The one thing you need to do to thrive in tech product development

Bach Huong, a Team Leader for MessageMedia, shares some wisdom about how to succeed in a product development environment. In this interview, he talks about career paths in IT and also gives advice to young developers who are in the early stages of their careers. Bach works in Ho Chi Minh City, in a development center that’s part of PYCOGROUP’s Build-Operate-Transfer partnership with MessageMedia. Interview by Catherine To.

What’s your job and what do you like most about it?

I’ve been a Team Leader with MessageMedia since December 2017. I like the fact that it’s an Australian company and that we’re a direct part of the team in Melbourne. I wanted to join an international environment and take up the challenge of facilitating team collaboration across countries and cultures.

The technological stack of the company is really interesting to me, and that also drew me to this role.

Tell me about the product your team is working on

It’s one of many services offered by MessageMedia. The service that we’re working on is a web platform which manages bulk business messaging and two-way SMS campaigns for small to medium sized enterprises in the US, the UK, Canada, Australia and New Zealand. It has the capabilities to send out millions of personalised messages on scheduled cycles, set timeframes or immediately. You can personalise all messages with the customers’ names, and customise the content and template for the audience. You can manage the contact list, the conversations and receive delivery reports. You also have access to a dashboard where you can track delivery, open, click through rates and inbound traffic to judge whether your campaign was successful and you can generate reports, graphs and tables from this data.

It has really impressive UI/UX as the user can navigate through the desktop and mobile app versions with ease. As the administrator, you can track the usage patterns between departments and users.

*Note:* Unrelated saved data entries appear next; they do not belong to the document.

### src/hdl/guitar_pkg.sv
`default_nettype none

package guitar_pkg;

    localparam int NUM_STRINGS = 6;    // standard six-string neck
    localparam int FRET_W      = 5;    // enough for frets 0..31

    // slot number of each open string, lowest string first
    // a note on string s sits at fret (slot - offset)
    localparam int STRING_OFFSET [NUM_STRINGS] = '{0, 5, 10, 15, 19, 24};

    // one fret number
    typedef logic [FRET_W-1:0] fret_t;

    // frets of all strings, string 5 (highest) in the top bits
    typedef fret_t [NUM_STRINGS-1:0] string_frets_t;

    // one valid bit per string
    typedef logic [NUM_STRINGS-1:0] string_mask_t;

    // where a note can be played on the neck
    typedef struct packed {
        string_mask_t  fret_en;    // string can reach the note
        string_frets_t fret;       // fret per string, 0 when unreachable
    } chord_t;

endpackage : guitar_pkg

`default_nettype wire
### src/hdl/match_pkg.sv
`default_nettype none

package match_pkg;

    localparam int TIME_W = 16;    // song clock width

    // song clock and note time stamps share one format
    typedef logic [TIME_W-1:0] song_time_t;

    // slot number, up to 64 slots
    typedef logic [5:0] note_idx_t;

    // stage 1 result
    typedef struct packed {
        logic       valid;        // some trigger was set
        note_idx_t  note;         // highest triggered slot
        song_time_t note_time;    // time stamp of that slot
        song_time_t song_time;    // song clock sampled with it
    } note_pick_t;

    // registered output of the serializer
    typedef struct packed {
        logic               match_en;     // a note was matched this cycle
        song_time_t         match_dt;     // distance to the song clock
        song_time_t         fret_time;    // note time stamp
        guitar_pkg::chord_t chord;        // strings and frets for the note
    } match_result_t;

endpackage : match_pkg

`default_nettype wire

### src/hdl/buffer_serializer.sv
`timescale 1ns/10ps
`default_nettype none

module buffer_serializer #(
    parameter int NUM_NOTES = 37,
    parameter int MAX_FRET  = 17
) (
    input  wire                                        clk,
    input  wire                                        rst_n,
    input  wire  match_pkg::song_time_t                song_time,
    input  wire  [NUM_NOTES-1:0]                       match_trigger,
    input  wire  match_pkg::song_time_t [NUM_NOTES-1:0] match_time,
    output match_pkg::match_result_t                   match
);

    import match_pkg::*;

    note_pick_t pick;    // stage 1 result, one cycle after the triggers

    note_selector #(
        .NUM_NOTES (NUM_NOTES)
    ) i_note_selector (
        .clk           (clk),
        .rst_n         (rst_n),
        .song_time     (song_time),
        .match_trigger (match_trigger),
        .match_time    (match_time),
        .pick          (pick)
    );

    // second register, result two edges after the triggers
    match_output_stage #(
        .NUM_NOTES (NUM_NOTES),
        .MAX_FRET  (MAX_FRET)
    ) i_match_output_stage (
        .clk   (clk),
        .rst_n (rst_n),
        .pick  (pick),
        .match (match)
    );

endmodule : buffer_serializer

`default_nettype wire

### src/hdl/match_output_stage.sv
`timescale 1ns/10ps
`default_nettype none

module match_output_stage #(
    parameter int NUM_NOTES = 37,
    parameter int MAX_FRET  = 17
) (
    input  wire                        clk,
    input  wire                        rst_n,
    input  wire match_pkg::note_pick_t pick,
    output match_pkg::match_result_t   match
);

    import match_pkg::*;
    import guitar_pkg::*;

    chord_t        chord;         // frets of the picked slot
    song_time_t    dt;            // |song_time - note_time|
    match_result_t match_next;

    fret_mapper #(
        .NUM_NOTES (NUM_NOTES),
        .MAX_FRET  (MAX_FRET)
    ) i_fret_mapper (
        .note  (pick.note),
        .chord (chord)
    );

    // absolute distance, note may be early or late
    always_comb begin
        if (pick.song_time >= pick.note_time) begin
            dt = pick.song_time - pick.note_time;
        end else begin
            dt = pick.note_time - pick.song_time;
        end
    end

    always_comb begin
        match_next = '0;    // idle cycle gives all-zero result
        if (pick.valid) begin
            match_next.match_en  = 1'b1;
            match_next.match_dt  = dt;
            match_next.fret_time = pick.note_time;
            match_next.chord     = chord;
        end
    end

    always_ff @(posedge clk or negedge rst_n) begin
        if (!rst_n) begin
            match <= '0;
        end else begin
            match <= match_next;
        end
    end

endmodule : match_output_stage

`default_nettype wire

### src/hdl/fret_mapper.sv
`timescale 1ns/10ps
`default_nettype none

module fret_mapper #(
    parameter int NUM_NOTES = 37,
    parameter int MAX_FRET  = 17
) (
    input  wire match_pkg::note_idx_t note,
    output guitar_pkg::chord_t        chord
);

    import guitar_pkg::*;

    logic in_range;    // slot exists in the note buffer

    assign in_range = (int'(note) < NUM_NOTES);

    // Each string covers a window of MAX_FRET+1 slots starting at its
    // open-note offset. Strings outside their window show fret 0.
    always_comb begin
        chord = '0;
        for (int s = 0; s < NUM_STRINGS; s++) begin
            int rel;
            rel = int'(note) - STRING_OFFSET[s];    // fret on string s
            if (in_range && rel >= 0 && rel <= MAX_FRET) begin
                chord.fret_en[s] = 1'b1;
                chord.fret[s]    = fret_t'(rel);
            end
        end
    end

endmodule : fret_mapper

`default_nettype wire

### src/hdl/note_selector.sv
`timescale 1ns/10ps
`default_nettype none

module note_selector #(
    parameter int NUM_NOTES = 37
) (
    input  wire                                        clk,
    input  wire                                        rst_n,
    input  wire  match_pkg::song_time_t                song_time,
    input  wire  [NUM_NOTES-1:0]                       match_trigger,
    input  wire  match_pkg::song_time_t [NUM_NOTES-1:0] match_time,
    output match_pkg::note_pick_t                      pick
);

    import match_pkg::*;

    logic       hit;          // any trigger set this cycle
    note_idx_t  hit_idx;      // highest triggered slot
    note_pick_t pick_next;

    // priority scan, higher slots overwrite lower ones
    always_comb begin
        hit     = 1'b0;
        hit_idx = '0;
        for (int i = 0; i < NUM_NOTES; i++) begin
            if (match_trigger[i]) begin
                hit     = 1'b1;
                hit_idx = note_idx_t'(i);
            end
        end
    end

    // all fields stay zero on an idle cycle
    always_comb begin
        pick_next = '0;
        if (hit) begin
            pick_next.valid     = 1'b1;
            pick_next.note      = hit_idx;
            pick_next.note_time = match_time[hit_idx];   // time of the winning slot
            pick_next.song_time = song_time;             // sampled in the same cycle
        end
    end

    always_ff @(posedge clk or negedge rst_n) begin
        if (!rst_n) begin
            pick <= '0;
        end else begin
            pick <= pick_next;
        end
    end

endmodule : note_selector

`default_nettype wire

### config.mk
export PLATFORM = sky130hd
export DESIGN_NAME = buffer_serializer
export DESIGN_NICKNAME = d
export VERILOG_FILES = /design/src/hdl/guitar_pkg.sv /design/src/hdl/match_pkg.sv /design/src/hdl/buffer_serializer.sv /design/src/hdl/match_output_stage.sv /design/src/hdl/fret_mapper.sv /design/src/hdl/note_selector.sv
export SDC_FILE = /design/constraint.sdc
export NUM_CORES = 1
export LEC_CHECK = 0
export ABC_AREA = 1
export BUFFER_PORTS_ARGS = -buffer_cell sky130_fd_sc_hd__buf_2
export CORE_AREA = 5 5 274 276
export DETAILED_ROUTE_END_ITERATION = 16
export DIE_AREA = 0 0 279 281
export GPL_ROUTABILITY_DRIVEN = 0
export GPL_TIMING_DRIVEN = 1
export PLACE_DENSITY_LB_ADDON = 0.08
export SLEW_MARGIN = 20
export SYNTH_ARGS = -nofsm -noshare
export SYNTH_HDL_FRONTEND = slang
export SYNTH_SLANG_ARGS = --single-unit
### constraint.sdc
create_clock -name clk -period 4.4 [get_ports clk]
set_input_delay 0.88 -clock clk [delete_from_list [all_inputs] [get_ports clk]]
set_output_delay 0.88 -clock clk [all_outputs]
set_load 0.02 [all_outputs]
==> impl_metrics.env <==
export IMPL_clkLatencyLatePin_ns=0.38
export IMPL_p_per_area_nw_per_um2=236
export IMPL_grt_max_degree=109
export IMPL_synth_simple_gate_area_frac=0.445
export IMPL_wl_per_cell_um=22.3
export IMPL_synth_area_mux_share=0.00248
export IMPL_drc_errors=0
export IMPL_grt_pass1_vias=17876
export IMPL_synth_top_family_by_area="simple AND/OR/NAND/NOR gates"
export IMPL_clock_skew_ns=0.0134
export IMPL_fin_area_sq_um=17700
export IMPL_cts_root_buf="clkbuf_16"
export IMPL_rows=99
export IMPL_start_util=0.168
export IMPL_grt_use_met3=0.0346
export IMPL_drive_gt1_frac=0.302
export IMPL_max_cap_violations=0
export IMPL_die_w_um=279
export IMPL_worst_pin_slew_ns=0.848
export IMPL_hold_viol_final=0
export IMPL_drt_initial_drc_count=1025
export IMPL_viasPerCell=4.49
export IMPL_worst_path_largest_cell_delay_ns=0.20
export IMPL_wl_um=84800
export IMPL_io_pins=716
export IMPL_grt_pass1_wl_um=120000
export IMPL_yosysSeqAreaShare=0.223
export IMPL_reg2reg_slack_ns=0.83
export IMPL_leakagePower_nw=9.87
export IMPL_synth_cell_types=45
export IMPL_use_met1=0.253
export IMPL_rsz0062_at_grt="false"
export IMPL_finalSetupTns_ns=0
export IMPL_worst_slack_ns=0.443
export IMPL_arrival_ns=4.27
export IMPL_fp_dieH_um=281
export IMPL_dominantRegCellSynth="dfrtp_1"
export IMPL_async_reset_ff_frac=1.00
export IMPL_yosys_warnings=0
export IMPL_status="completed"
export IMPL_post_dp_cell_area_sq_um=17300
export IMPL_critPathSlowestCell="buf_12"
export IMPL_top_usage_layer="met2"
export IMPL_hp_class="primary input to async pin"
export IMPL_globalRouteOverflowTotal=0
export IMPL_numPortBuffers=715
export IMPL_max_clock_path_buffers=2
export IMPL_crit_required_ns=4.71
export IMPL_power_mw=4.17
export IMPL_post_cts_repair_setup_buffers=0
export IMPL_relSlewSlack=0.435
export IMPL_postCtsHoldBufs=0
export IMPL_cp_common_cell="nand2_1"
export IMPL_ant_nets=0
export IMPL_ys_seq_elements=108
export IMPL_vias=17058
export IMPL_first_pass_iters=5
export IMPL_clock_fmax_mhz=253
export IMPL_htree_levels=3
export IMPL_synth_edf_count=0
export IMPL_finalSetupViolations=0
export IMPL_critical_path_class="primary input to register"
export IMPL_coreArea_sq_um=72300
export IMPL_ctsResizeCount=0
export IMPL_grt_total_usage=0.204
export IMPL_place_hpwl_um=71400
export IMPL_met2_usage=0.374
export IMPL_syn_nets=2825
export IMPL_pre_cts_ws_ns=-0.110
export IMPL_die_area_sq_um=78400
export IMPL_cts_tree="done"
export IMPL_ir_drop_uv=236
export IMPL_synthAdderAreaFrac=0.0528
export IMPL_cts_buffers=9
export IMPL_synth_compound_area_frac=0.149
export IMPL_path_max_fanout=23
export IMPL_syn_inst=2128
export IMPL_drv_slew=0
export IMPL_clock_sinks=108
export IMPL_synth_xor_area_frac=0.00939
export IMPL_synth_cell_area_sq_um=12100
export IMPL_avgSynthCellArea_sq_um=5.70
export IMPL_area_delta_synth_final_pct=45.8
export IMPL_fin_crit_sh=0.899
export IMPL_critPathLaunchType="primary input"
export IMPL_fin_nets=3513
export IMPL_nFillCells=8435
export IMPL_crit_path_end_kind="register"
export IMPL_period_needed_ns=3.96
export IMPL_antenna_found_initial=25
export IMPL_clk_pin_slew_ns=0.08
area by class of cell:
class / count / area, sq um / area share
Multi-Input combinational cell: 1678 / 8060 / 0.456
Timing Repair Buffer: 819 / 4590 / 0.260
Sequential cell: 108 / 2700 / 0.153
Tap cell: 959 / 1200 / 0.0679
Inverter: 200 / 763 / 0.0432
Clock buffer: 9 / 225 / 0.0127
Clock inverter: 7 / 97.6 / 0.00552
Antenna cell: 16 / 40.0 / 0.00227
stage by stage:
stage | utilization | hold WS [ns] | instances
floorplan | - | 0.390 | 2128
global placement | 0.239 | 0.573 | 3764
global route | 0.244 | 0.628 | 3793
detailed placement | 0.239 | 0.576 | 3764
finish | 0.244 | 0.582 | 3796
CTS | 0.244 | 0.603 | 3780
flip-flops by register name (all words and copies together), names as in the netlist:
name and flops:
i_match_output_stage.match 69, i_note_selector.pick 39
power breakdown:
group          internal (mW)  leakage (nW)  switching (mW)  total [mW]
registers               1.12          1.34          0.0922        1.21
clock network          0.457         0.156           0.448       0.905
logic                  0.774          8.38            1.28        2.06
total                   2.35          9.87            1.82        4.17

The technical requirements are an exciting challenge. We need to process broadcasts which might include millions of messages each time and this must be done quickly, smoothly, reliably and in a way that keeps the platform stable.

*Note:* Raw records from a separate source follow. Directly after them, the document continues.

**src/source/simd_pkg.sv**
```systemverilog
// Shared types and element helpers for one 64-bit lane of the vector unit
// Helpers assume idx < 64/SEW; higher indices give undefined shifts
package simd_pkg;

    localparam int DATA_W = 64;

    typedef logic [DATA_W-1:0] bus64_t;

    typedef enum logic [1:0] {
        SEW_8, SEW_16, SEW_32, SEW_64
    } sew_e;

    typedef enum logic [4:0] {
        VNOP,
        VADD, VSUB, VRSUB,
        VMIN, VMINU, VMAX, VMAXU,
        VMSEQ, VMSLT, VMSLTU, VMSLE, VMSLEU,
        VSLL, VSRL, VSRA,
        VMUL, VMULH, VMULHU,
        VAND, VOR, VXOR,
        VID, VMV, VMERGE
    } vop_e;

    typedef enum logic [2:0] {
        U_ADDSUB, U_COMP, U_SHIFT, U_MUL, U_LOGIC, U_ID, U_MOVE, U_NONE
    } unit_e;

    typedef struct packed {
        vop_e op;
        sew_e sew;
    } lane_instr_t;

    typedef struct packed {
        logic  valid;
        vop_e  op;
        sew_e  sew;
        unit_e unit;
    } lane_ctrl_t;

    // Element idx of word, sign or zero extended by one bit
    function automatic logic [DATA_W:0] elem_get(bus64_t word, int unsigned idx, sew_e sew,
                                                 logic sgn);
        int unsigned w;
        bus64_t      top;
        bus64_t      val;
        w   = 8 << sew;
        top = word << (DATA_W - (idx + 1) * w);  // Element moved to the MSBs
        if (sgn) begin
            val = bus64_t'($signed(top) >>> (DATA_W - w));
        end else begin
            val = top >> (DATA_W - w);
        end
        return {sgn & top[DATA_W-1], val};
    endfunction

    // ORs the low SEW bits of val into element idx of word
    function automatic bus64_t elem_put(bus64_t word, int unsigned idx, sew_e sew, bus64_t val);
        int unsigned w;
        bus64_t      mask;
        w    = 8 << sew;
        mask = {DATA_W{1'b1}} >> (DATA_W - w);
        return word | ((val & mask) << (idx * w));
    endfunction

endpackage

```
**src/source/lane_ctrl.sv**
```systemverilog
// Decode and two-stage control pipeline of the lane
// Only the valid bits are reset; the other control fields follow them
`timescale 1ns/1ps

module lane_ctrl (
    input  logic                  clk_i,
    input  logic                  rst_n_i,
    input  logic                  valid_i,
    input  simd_pkg::lane_instr_t instr_i,
    output simd_pkg::lane_ctrl_t  issue_ctrl_o,
    output simd_pkg::lane_ctrl_t  s1_ctrl_o,
    output simd_pkg::lane_ctrl_t  s2_ctrl_o
);
    import simd_pkg::*;

    unit_e      unit;
    lane_ctrl_t s1_q;
    lane_ctrl_t s2_q;

    // Opcode to result class
    always_comb begin
        case (instr_i.op)
            VADD, VSUB, VRSUB: unit = U_ADDSUB;
            VMIN, VMINU, VMAX, VMAXU,
            VMSEQ, VMSLT, VMSLTU, VMSLE, VMSLEU: unit = U_COMP;
            VSLL, VSRL, VSRA: unit = U_SHIFT;
            VMUL, VMULH, VMULHU: unit = U_MUL;
            VAND, VOR, VXOR: unit = U_LOGIC;
            VID: unit = U_ID;
            VMV, VMERGE: unit = U_MOVE;
            default: unit = U_NONE;  // VNOP and unused codes
        endcase
    end

    assign issue_ctrl_o = '{valid: valid_i, op: instr_i.op, sew: instr_i.sew, unit: unit};

    always_ff @(posedge clk_i) begin
        s1_q <= issue_ctrl_o;
        s2_q <= s1_q;
        if (!rst_n_i) begin
            s1_q.valid <= 1'b0;  // Kills anything in flight
            s2_q.valid <= 1'b0;
        end
    end

    assign s1_ctrl_o = s1_q;
    assign s2_ctrl_o = s2_q;

endmodule

```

In product development, the emphasis is on achieving the best possible technical solution in the long-term. You have an ongoing relationship with the client, so you’re always working towards the best version of the product and trying to match and if possible, exceed their expectations.

What is your advice for young developers trying to succeed in the tech industry?

For young developers, I’d recommend never stopping at just solving a problem after you’ve completed a goal.

When you’re up against a deadline or launch date, you might produce a work-around solution to overcome a technical challenge. After you’ve finished delivering on that sprint, keep trying to understand the root causes of the problem. Don’t just finish and forget. Challenge yourself to work towards solving the underlying issue, and try to introduce your proposed solution at the next opportunity.

This active mindset ensures you’re always learning incrementally. The habit of always trying to solve the underlying problem means you go deeper, past a superficial mode of troubleshooting, improve your research skills, learn more theory, build up your knowledge and surpass the basics that you learned at school.

Would you recommend that young developers aim for a career in product development, then?

If you’re at an early stage of your career and want to develop your skills fast, I’d actually recommend an outsourcing environment. You’ll work to a bunch of tight requirements and deadlines in a high pressure environment. You’ll have the chance to work with many different clients, learn multiple technologies and adapt to different requirements. You finish many new things.

When you acquire enough technical experience, you can consider taking your career in the direction of product development where you can strive towards deeper solutions to technical challenges. Some people enjoy the variety of working on different projects and learning new technologies and opt to stay in an outsourcing environment, and that’s an equally valid career choice. It’s like the difference between doing agency work and being an in-house consultant – it’s up to what best suits the individual.

What was your career path?

In my previous job, I was a solution architect for the local branch of an international company. As part of my role, I communicated and consulted with the clients, tried to understand and analyse their business needs, and recommended a technical proposal and pricing table to meet their expectations. I developed technical solutions and blueprints for the team to build systems for clients. It was an outsourcing model where we sold business solutions and did the development. I had many opportunities there, but I really wanted to make the shift to product development, which is why I left to go and work for MessageMedia.

Backtracking a bit – I actually started my career with PYCOGROUP! Over my five years there, I honed my skills in focusing on the most critical issues for a digital product, prioritising what was important and learning the discipline of delivering to the clients’ expectations and timelines. It was a positive experience and I was exposed to many different projects and solutions, gaining a lot of technical and management skills, and the confidence to work with clients from different continents.

The experience helped me discover my passion for product development. While working as a developer and team leader at PYCO, I created an idea for a product and left PYCO to develop it. I co-founded a company, but the pressure of getting investors on board was a huge challenge. After half a year, it folded.

Last year, I heard about an Australian tech company which was opening up an office in Ho Chi Minh City in partnership with PYCOGROUP. I successfully applied, and I’m happy to be working for MessageMedia. I really enjoy the supportive, friendly and open manner of my colleagues, both in Vietnam and Australia.

The technical aspects of the role are equally as satisfying. Each sprint gives me the opportunity to work on cross-functional tasks and different technologies.

Do you have any mottos?

When you’ve just solved a problem, never just leave it there. Challenge yourself to discover its root cause and seek out a better solution.